19 Şubat 2015 Perşembe

Trt Paylı Ayraçlar

























Yolu sık sık kitapçıya düşenler bilir, bazen ayraçların parası neredeyse bir kitap parası kadardır. Oysa ayraç dediğin şey sadece bir ayraç olmalı. Parası da o kadar olmalı. Spielberg der ki bir dolar verip ayraç alacağınıza bir doları ayraç olarak kullanın.  Ya da tam olarak buna benzer bir şey diyordu..





Benimde kitaplığımda, yerli kitaplar bölümünün kalan boşluğunda bir ayraç birikimim var. Kitap alırken ayraç çalıyorum bazen. Almak istemediğim kitabın ayracını içerisinden çıkarıp alacağım kitabın içerisine dahil ederek. Bence bu günah değil. Eğer günahsa bile üzerinde tekrar düşünülmeli.

Genellikle kitabı elime alır almaz bitiremediğim için ayraç kullanmakta benim için başlı başına bir mevzu. Bu yüzden ayraçlarla çok içli dışlıyım. Ayraç kelimesini de bu kadar fazla kullanmamın ne türlü bir anlamı var onu da tam olarak bilmiyorum.

Öte yandan kitaplığımda bazen küçük rütuşlar yaparken bazılarının içerisinde ayraç yerine kira dekontu, elektrik faturası, su faturasının ihtarı vesaire şeyler çıkıyor. Bu da benim kitap okurken bile dünyevi meselelerle ne kadar iç içe olduğumun göstergesi sanırım. Hayır yani ben istemiyorum trt paylı su faturasını ayraç olarak kullanmayı ama n’apalım, bu ülkede yaşamak zor zanaat.

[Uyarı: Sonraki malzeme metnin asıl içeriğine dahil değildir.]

`src/rtl/cfgx_pkg.sv`:
```
package cfgx_pkg;

    localparam int WORD_W  = 32;
    localparam int BE_W    = WORD_W / 8;
    localparam int DEV_LSB = 11;
    localparam int DEV_W   = 5;
    localparam int PINS    = 4;

    typedef enum logic [1:0] {
        XL_PASS   = 2'd0,
        XL_TYPE1  = 2'd1,
        XL_ONEHOT = 2'd2
    } xl_mode_e;

    typedef struct packed {
        logic [WORD_W-1:0] addr;
        xl_mode_e          mode;
    } xl_result_t;

    typedef enum logic [1:0] {
        ST_IDLE  = 2'd0,
        ST_ISSUE = 2'd1,
        ST_WAIT  = 2'd2,
        ST_DONE  = 2'd3
    } acc_state_e;

    typedef struct packed {
        logic              we;
        logic [1:0]        size;
        logic [2:0]        off3;
        logic [WORD_W-1:0] wdata;
    } acc_cmd_t;

    function automatic logic [BE_W-1:0] lane_enables(logic [1:0] size, logic [1:0] lane);
        logic [BE_W-1:0] m;
        case (size)
            2'd0:    m = 4'b0001;
            2'd1:    m = 4'b0011;
            default: m = 4'b1111;
        endcase
        return m << lane;
    endfunction

    function automatic logic [WORD_W-1:0] lane_place(logic [WORD_W-1:0] d, logic [1:0] lane);
        return d << {lane, 3'b000};
    endfunction

    function automatic logic [WORD_W-1:0] lane_extract(logic [WORD_W-1:0] d, logic [1:0] lane,
                                                       logic [1:0] size);
        logic [WORD_W-1:0] s;
        s = d >> {lane, 3'b000};
        case (size)
            2'd0:    return {24'h0, s[7:0]};
            2'd1:    return {16'h0, s[15:0]};
            default: return s;
        endcase
    endfunction

    function automatic logic [DEV_W-1:0] lowest_slot_bit(logic [WORD_W-1:0] w);
        logic [DEV_W-1:0] pos;
        pos = '1;
        for (int i = WORD_W - 1; i >= DEV_LSB; i--) begin
            if (w[i]) pos = DEV_W'(i);
        end
        return pos;
    endfunction

endpackage

```
`src/rtl/cfgx_addr_xlate.sv`:
```
module cfgx_addr_xlate
    import cfgx_pkg::*;
(
    input  logic [WORD_W-1:0] sel_word,
    input  logic [2:0]        off3,
    output xl_result_t        res
);
    logic [DEV_W-1:0] dev_num;

    always_comb dev_num = lowest_slot_bit(sel_word);

    always_comb begin
        if (sel_word[WORD_W-1]) begin
            res.mode = XL_PASS;
            res.addr = sel_word | {{(WORD_W-2){1'b0}}, off3[1:0]};
        end else if (sel_word[0]) begin
            res.mode = XL_TYPE1;
            res.addr = {sel_word[WORD_W-1:3], off3};
        end else begin
            res.mode = XL_ONEHOT;
            res.addr = {{(WORD_W-DEV_LSB-DEV_W){1'b0}}, dev_num, sel_word[DEV_LSB-1:3], off3};
        end
    end

    always_comb begin
        if (res.mode == XL_ONEHOT && sel_word[DEV_LSB +: 4] == 4'b0001)
            assert_onehot_low_slot_R4: assert (res.addr[15:11] == 5'd11);
    end
endmodule

```
`src/rtl/cfgx_index_reg.sv`:
```
module cfgx_index_reg
    import cfgx_pkg::*;
(
    input  logic              clk,
    input  logic              rst,
    input  logic              wr_en,
    input  logic [BE_W-1:0]   wr_be,
    input  logic [WORD_W-1:0] wr_data,
    output logic [WORD_W-1:0] sel_q
);
    for (genvar b = 0; b < BE_W; b++) begin : g_byte
        always_ff @(posedge clk) begin
            if (rst)
                sel_q[8*b +: 8] <= 8'h00;
            else if (wr_en && wr_be[b])
                sel_q[8*b +: 8] <= wr_data[8*b +: 8];
        end
    end
endmodule

```
`src/rtl/cfgx_access_fsm.sv`:
```
module cfgx_access_fsm
    import cfgx_pkg::*;
(
    input  logic              clk,
    input  logic              rst,
    input  logic              cpu_req,
    input  logic              cpu_we,
    input  logic              cpu_sel_data,
    input  logic [2:0]        cpu_off,
    input  logic [1:0]        cpu_size,
    input  logic [WORD_W-1:0] cpu_wdata,
    input  logic [WORD_W-1:0] sel_q,
    output logic              idx_wr_en,
    output logic [BE_W-1:0]   idx_wr_be,
    output logic [WORD_W-1:0] idx_wr_data,
    output acc_cmd_t          cmd_q,
    output logic              busy,
    output logic              req_valid,
    input  logic              rsp_valid,
    input  logic [WORD_W-1:0] rsp_data,
    output logic              cpu_ack,
    output logic [WORD_W-1:0] cpu_rdata
);
    acc_state_e state_q;
    logic       is_data_q;

    always_comb begin
        idx_wr_en   = (state_q == ST_IDLE) && cpu_req && !cpu_sel_data && cpu_we;
        idx_wr_be   = lane_enables(cpu_size, cpu_off[1:0]);
        idx_wr_data = lane_place(cpu_wdata, cpu_off[1:0]);
        req_valid   = (state_q == ST_ISSUE);
        cpu_ack     = (state_q == ST_DONE);
        busy        = (state_q == ST_ISSUE) || (state_q == ST_WAIT);
    end

    always_ff @(posedge clk) begin
        if (rst) begin
            state_q   <= ST_IDLE;
            is_data_q <= 1'b0;
            cmd_q     <= '0;
            cpu_rdata <= '0;
        end else begin
            case (state_q)
                ST_IDLE: if (cpu_req) begin
                    cmd_q     <= '{we: cpu_we, size: cpu_size, off3: cpu_off, wdata: cpu_wdata};
                    is_data_q <= cpu_sel_data;
                    if (cpu_sel_data) begin
                        state_q <= ST_ISSUE;
                    end else begin
                        cpu_rdata <= cpu_we ? '0 : lane_extract(sel_q, cpu_off[1:0], cpu_size);
                        state_q   <= ST_DONE;
                    end
                end
                ST_ISSUE: state_q <= ST_WAIT;
                ST_WAIT: if (rsp_valid) begin
                    cpu_rdata <= cmd_q.we ? '0 : lane_extract(rsp_data, cmd_q.off3[1:0], cmd_q.size);
                    state_q   <= ST_DONE;
                end
                default: state_q <= ST_IDLE;
            endcase
        end
    end

    assert_ack_after_rsp_R7: assert property (@(posedge clk) disable iff (rst)
        (cpu_ack && is_data_q) |-> $past(rsp_valid));
    assert_ack_pulse_R7: assert property (@(posedge clk) disable iff (rst)
        cpu_ack |=> !cpu_ack);
    assert_single_req_R6: assert property (@(posedge clk) disable iff (rst)
        req_valid |=> !req_valid);
endmodule

```
`src/rtl/cfgx_irq_swizzle.sv`:
```
module cfgx_irq_swizzle
    import cfgx_pkg::*;
#(
    parameter int NUM_SLOTS = 4,
    parameter int SLOT_BASE = 11,
    parameter int PIC_W     = 32,
    parameter int PIC_BASE  = 27
) (
    input  logic [PINS*NUM_SLOTS-1:0] dev_irq,
    output logic [PIC_W-1:0]          pic_irq
);
    localparam int NPIN = PINS * NUM_SLOTS;

    function automatic logic [NPIN-1:0] line_mask(int line);
        logic [NPIN-1:0] m;
        m = '0;
        for (int s = 0; s < NUM_SLOTS; s++)
            for (int p = 0; p < PINS; p++)
                if (((SLOT_BASE + s + p) % PINS) == line) m[s*PINS + p] = 1'b1;
        return m;
    endfunction

    logic [PINS-1:0] line_lvl;

    for (genvar l = 0; l < PINS; l++) begin : g_line
        assign line_lvl[l] = |(dev_irq & line_mask(l));
    end

    always_comb begin
        pic_irq = '0;
        pic_irq[PIC_BASE +: PINS] = line_lvl;
    end

    always_comb begin
        if (dev_irq == '0)
            assert_irq_quiet_R8: assert (pic_irq == '0);
    end
endmodule

```
`src/rtl/cfg_xlate_bridge.sv`:
```
module cfg_xlate_bridge
    import cfgx_pkg::*;
#(
    parameter int NUM_SLOTS = 4,
    parameter int SLOT_BASE = 11,
    parameter int PIC_W     = 32,
    parameter int PIC_BASE  = 27
) (
    input  logic                           clk,
    input  logic                           rst,
    input  logic                           cpu_req,
    input  logic                           cpu_we,
    input  logic                           cpu_sel_data,
    input  logic [2:0]                     cpu_off,
    input  logic [1:0]                     cpu_size,
    input  logic [31:0]                    cpu_wdata,
    output logic                           cpu_ack,
    output logic [31:0]                    cpu_rdata,
    output logic                           cfg_req_valid,
    output logic                           cfg_we,
    output logic [31:0]                    cfg_addr,
    output logic [3:0]                     cfg_be,
    output logic [31:0]                    cfg_wdata,
    input  logic                           cfg_rsp_valid,
    input  logic [31:0]                    cfg_rsp_data,
    input  logic [4*NUM_SLOTS-1:0]         dev_irq,
    output logic [PIC_W-1:0]               pic_irq
);
    logic [WORD_W-1:0] sel_q;
    logic              idx_wr_en;
    logic [BE_W-1:0]   idx_wr_be;
    logic [WORD_W-1:0] idx_wr_data;
    acc_cmd_t          cmd_q;
    logic              busy;
    xl_result_t        xl;

    cfgx_index_reg u_index (
        .clk(clk), .rst(rst), .wr_en(idx_wr_en), .wr_be(idx_wr_be),
        .wr_data(idx_wr_data), .sel_q(sel_q)
    );

    cfgx_access_fsm u_fsm (
        .clk(clk), .rst(rst), .cpu_req(cpu_req), .cpu_we(cpu_we),
        .cpu_sel_data(cpu_sel_data), .cpu_off(cpu_off), .cpu_size(cpu_size),
        .cpu_wdata(cpu_wdata), .sel_q(sel_q), .idx_wr_en(idx_wr_en),
        .idx_wr_be(idx_wr_be), .idx_wr_data(idx_wr_data), .cmd_q(cmd_q),
        .busy(busy), .req_valid(cfg_req_valid), .rsp_valid(cfg_rsp_valid),
        .rsp_data(cfg_rsp_data), .cpu_ack(cpu_ack), .cpu_rdata(cpu_rdata)
    );

    cfgx_addr_xlate u_xlate (
        .sel_word(sel_q), .off3(cmd_q.off3), .res(xl)
    );

    cfgx_irq_swizzle #(
        .NUM_SLOTS(NUM_SLOTS), .SLOT_BASE(SLOT_BASE),
        .PIC_W(PIC_W), .PIC_BASE(PIC_BASE)
    ) u_irq (
        .dev_irq(dev_irq), .pic_irq(pic_irq)
    );

    always_comb begin
        cfg_addr  = xl.addr;
        cfg_we    = cmd_q.we;
        cfg_be    = lane_enables(cmd_q.size, cmd_q.off3[1:0]);
        cfg_wdata = lane_place(cmd_q.wdata, cmd_q.off3[1:0]);
    end

    assert_sel_stable_R9: assert property (@(posedge clk) disable iff (rst)
        busy |=> $stable(sel_q));
    assert_be_nonzero_R6: assert property (@(posedge clk) disable iff (rst)
        cfg_req_valid |-> (cfg_be != 4'b0000));
    assert_pass_keeps_top_R2: assert property (@(posedge clk) disable iff (rst)
        (cfg_req_valid && xl.mode == XL_PASS) |-> cfg_addr[31]);
endmodule

```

Velhasıl ki çok şahane ayraçlarım var. Çok fazla olmadığı için koleksiyon sıfatına sokamıyorum maalesef. Lakin ileri dönemler için neden olmasın. Kitaplar kadar önemli olmasa da ayraçlara da değer verin. Ya da siz benimde sıklıkla başvurduğum gibi kaldığınız sayfanın köşesini iç tarafa doğru kıvırın. Ama bu hareket  bana sanki  bir çocuğun kulağını çekmeyi anımsatıyor. Kitapları üzüyorüm gibi geliyor bana. Bilmiyorum sizce de öyle değil mi?